I talked to my advisor about my concern that I don't have any papers on deck now that my experiment is essentially in place. He didn't seem that worried, so I guess that's all that matters, and assured me that we'd get things going soon enough. He mentioned that the easiest, publishable experiment to work towards would be designing an LQR controller using an identified noise model. However, he's still stressing the idea of running the experiment in real time, so I'm going to have to either make some real advances there, or exhaust all the practical possibilities.

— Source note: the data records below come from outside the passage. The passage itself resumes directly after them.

$ cat src/rtl/ex_mem_stage.sv
// EX/MEM boundary register: 1-cycle latency, valid/ready with stall (ce) and flush.
// SKID=1 keeps a second entry so in_ready is registered; SKID=0 gives combinational in_ready.
module ex_mem_stage
    import pipe_pkg::*;
#(
    parameter int DATA_W = 32,
    parameter int PC_W   = 32,
    parameter int REG_AW = 5,
    parameter int SKID   = 1
) (
    input  logic              clk,
    input  logic              rst_n,
    input  logic              ce,
    input  logic              flush,
    input  logic              in_valid,
    output logic              in_ready,
    input  logic [PC_W-1:0]   pc,
    input  logic [1:0]        wb,
    input  logic [2:0]        m,
    input  logic              zero,
    input  logic [DATA_W-1:0] alu_in,
    input  logic [DATA_W-1:0] readreg_rt,
    input  logic [REG_AW-1:0] writereg,
    output logic              out_valid,
    input  logic              out_ready,
    output logic [PC_W-1:0]   pc_out,
    output logic [1:0]        wb_out,
    output logic              memwrite,
    output logic              memread,
    output logic              branch,
    output logic              zero_out,
    output logic              branch_taken,
    output logic [DATA_W-1:0] alu_out,
    output logic [DATA_W-1:0] readreg_rt_out,
    output logic [REG_AW-1:0] writereg_out,
    output logic              fwd_regwrite,
    output logic [REG_AW-1:0] fwd_writereg,
    output logic [DATA_W-1:0] fwd_data
);
    typedef struct packed {
        logic [PC_W-1:0]   pc;
        logic [WB_W-1:0]   wb;
        logic [M_W-1:0]    m;
        logic              zero;
        logic [DATA_W-1:0] alu;
        logic [DATA_W-1:0] rt;
        logic [REG_AW-1:0] writereg;
    } ex_mem_t;

    localparam int PW = ex_mem_w(PC_W, DATA_W, REG_AW);

    ex_mem_t        in_ent;
    ex_mem_t        head;
    logic [PW-1:0]  main_d;
    logic [PW-1:0]  main_q;
    logic           main_vld;
    logic           main_load;
    logic           main_clear;
    logic           accept;
    logic           drain;

    assign in_ent = '{pc: pc, wb: wb, m: m, zero: zero, alu: alu_in,
                      rt: readreg_rt, writereg: writereg};

    assign accept     = in_valid & in_ready & ce & ~flush;
    assign drain      = main_vld & out_ready & ce;
    assign main_clear = flush | drain;

    generate
        if (SKID != 0) begin : g_skid
            logic          skid_vld;
            logic          skid_load;
            logic [PW-1:0] skid_q;

            // in_ready comes straight off the skid valid flop, so it never sees out_ready.
            assign in_ready  = ~skid_vld;
            assign skid_load = accept & main_vld & ~drain;
            assign main_load = ~flush & ((drain & skid_vld) | (accept & (~main_vld | drain)));
            assign main_d    = skid_vld ? skid_q : PW'(in_ent);

            pipe_skid_slot #(.W(PW)) u_skid (
                .clk   (clk),
                .rst_n (rst_n),
                .load  (skid_load),
                .clear (main_clear),
                .d     (PW'(in_ent)),
                .vld   (skid_vld),
                .q     (skid_q)
            );
        end else begin : g_single
            assign in_ready  = ~main_vld | (out_ready & ce);
            assign main_load = accept;
            assign main_d    = PW'(in_ent);
        end
    endgenerate

    pipe_skid_slot #(.W(PW)) u_main (
        .clk   (clk),
        .rst_n (rst_n),
        .load  (main_load),
        .clear (main_clear),
        .d     (main_d),
        .vld   (main_vld),
        .q     (main_q)
    );

    assign head      = ex_mem_t'(main_q);
    assign out_valid = main_vld;

    // Control outputs of an empty slot read as a bubble; data is left ungated.
    assign pc_out         = head.pc;
    assign wb_out         = out_valid ? head.wb : 2'b00;
    assign memwrite       = out_valid & head.m[M_MEMWRITE];
    assign memread        = out_valid & head.m[M_MEMREAD];
    assign branch         = out_valid & head.m[M_BRANCH];
    assign zero_out       = head.zero;
    assign branch_taken   = branch & zero_out;
    assign alu_out        = head.alu;
    assign readreg_rt_out = head.rt;
    assign writereg_out   = head.writereg;
    assign fwd_regwrite   = wb_out[WB_REGWRITE];
    assign fwd_writereg   = writereg_out;
    assign fwd_data       = alu_out;
endmodule
File: config.mk
export PLATFORM = sky130hd
export DESIGN_NAME = huffman_ac_decode_ctrl_flat
export DESIGN_NICKNAME = d
export VERILOG_FILES = /design/src/rtl/huffman_ac_decode_ctrl_if.sv /design/src/rtl/huffman_ac_decode_ctrl.sv /design/src/flat_wrapper.sv
export SDC_FILE = /design/constraint.sdc
export NUM_CORES = 1
export LEC_CHECK = 0
export ABC_AREA = 1
export BUFFER_PORTS_ARGS = -buffer_cell sky130_fd_sc_hd__buf_4
export CORE_MARGIN = 4
export CORE_UTILIZATION = 57
export CTS_BUF_LIST = sky130_fd_sc_hd__clkbuf_4
export CTS_CLUSTER_SIZE = 8
export DETAILED_ROUTE_END_ITERATION = 6
export PLACE_DENSITY = 0.92
export REMOVE_ABC_BUFFERS = 1
export SLEW_MARGIN = 40
export SYNTH_ARGS = -nofsm -noshare
export SYNTH_HDL_FRONTEND = slang
export SYNTH_SLANG_ARGS = --single-unit
File: constraint.sdc
create_clock -name clk_in -period 3.25 [get_ports clk_in]
set_input_delay 0.325 -clock clk_in [delete_from_list [all_inputs] [get_ports clk_in]]
set_output_delay 0.325 -clock clk_in [all_outputs]
set_load 0.01 [all_outputs]
File: src/rtl/huffman_ac_decode_ctrl_if.sv
// Bus bundle for the AC Huffman decode controller.
//   bit stream : bit_in, bit_valid_in -> controller; bit_ready_out <- controller
//   LUT        : lut_code_out, lut_code_len_out, lut_enable_out <- controller
//                lut_valid_in, lut_codesize_in, lut_size_in, lut_run_in -> controller
//   symbol     : sym_valid_out, run_out, size_out, amp_out, coef_idx_out, eob_out,
//                block_done_out, err_out <- controller; sym_ready_in -> controller
// modport master is the controller, modport slave is its environment.
interface huffman_ac_decode_ctrl_if #(
   parameter int AMP_W = 11
);
   logic             bit_in;
   logic             bit_valid_in;
   logic             bit_ready_out;
   logic [15:0]      lut_code_out;
   logic [4:0]       lut_code_len_out;
   logic             lut_enable_out;
   logic             lut_valid_in;
   logic [4:0]       lut_codesize_in;
   logic [4:0]       lut_size_in;
   logic [4:0]       lut_run_in;
   logic             sym_valid_out;
   logic             sym_ready_in;
   logic [3:0]       run_out;
   logic [3:0]       size_out;
   logic [AMP_W-1:0] amp_out;
   logic [5:0]       coef_idx_out;
   logic             eob_out;
   logic             block_done_out;
   logic             err_out;

   modport master (
      input  bit_in, bit_valid_in, lut_valid_in, lut_codesize_in, lut_size_in,
             lut_run_in, sym_ready_in,
      output bit_ready_out, lut_code_out, lut_code_len_out, lut_enable_out,
             sym_valid_out, run_out, size_out, amp_out, coef_idx_out, eob_out,
             block_done_out, err_out
   );

   modport slave (
      output bit_in, bit_valid_in, lut_valid_in, lut_codesize_in, lut_size_in,
             lut_run_in, sym_ready_in,
      input  bit_ready_out, lut_code_out, lut_code_len_out, lut_enable_out,
             sym_valid_out, run_out, size_out, amp_out, coef_idx_out, eob_out,
             block_done_out, err_out
   );
endinterface
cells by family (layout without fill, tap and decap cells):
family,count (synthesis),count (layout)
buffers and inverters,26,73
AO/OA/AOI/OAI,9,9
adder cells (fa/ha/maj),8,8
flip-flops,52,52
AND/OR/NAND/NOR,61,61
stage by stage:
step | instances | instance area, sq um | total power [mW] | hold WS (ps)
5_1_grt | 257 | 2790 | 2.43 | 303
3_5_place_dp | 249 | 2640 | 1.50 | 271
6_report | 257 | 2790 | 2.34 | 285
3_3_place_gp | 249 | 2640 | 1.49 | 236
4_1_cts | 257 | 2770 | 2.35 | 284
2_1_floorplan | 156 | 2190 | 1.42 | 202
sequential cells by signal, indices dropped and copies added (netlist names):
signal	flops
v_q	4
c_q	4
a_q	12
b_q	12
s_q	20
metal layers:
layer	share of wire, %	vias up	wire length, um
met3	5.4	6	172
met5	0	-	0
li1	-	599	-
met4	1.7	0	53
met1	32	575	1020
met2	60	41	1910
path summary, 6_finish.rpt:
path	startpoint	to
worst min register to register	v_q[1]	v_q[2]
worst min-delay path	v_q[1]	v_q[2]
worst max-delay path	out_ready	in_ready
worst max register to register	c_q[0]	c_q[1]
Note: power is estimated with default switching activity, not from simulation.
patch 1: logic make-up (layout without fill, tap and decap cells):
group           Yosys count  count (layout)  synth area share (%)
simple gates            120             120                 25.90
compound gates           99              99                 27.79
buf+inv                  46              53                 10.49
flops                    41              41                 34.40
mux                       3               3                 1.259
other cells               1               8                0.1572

I've managed to get the Simulink version of the PI controller working about as fast as the M-file version. Nominally, sending commands to both actuators each iteration, I can run the thing around 4 Hz. Pretty pathetic, but there are a few things I can work on to speed things up.
WFS: the current sub aperture array size, around 30x45, encapsulates most of the actuator influence functions for the beam size I'm using right now. With partial frame mode, I can capture images of that size at around 45 fps. Since I'm no where near that, and reducing the beam size further would be a pain in the ass, this serves as an upper bound on performance for now. Still, with that many lenslets, computing the slope vector can only be done around 10 Hz. This number of sub apertures is much much higher than what others use, so one idea is to down sample the image and compute centroids for a set of lenslets, like every third or something. I think this would be a linear improvement in the performance of the slope vector calculation.
DMs: the mirrors clearly have some dynamics, so there has to be some pause between sending a command and reading the WFS. When computing a poke matrix, a pause of less than 0.08s yields crappy results, but the PI controller works pretty well when there is no pause at all.
Tomorrow I'd like to look at the down sampling idea since that shows the most promise. There's also the idea of doing the slope calculation in an M-file S-function instead of an EML block. I doubt that'd really improve things much, so its on the back burner for now.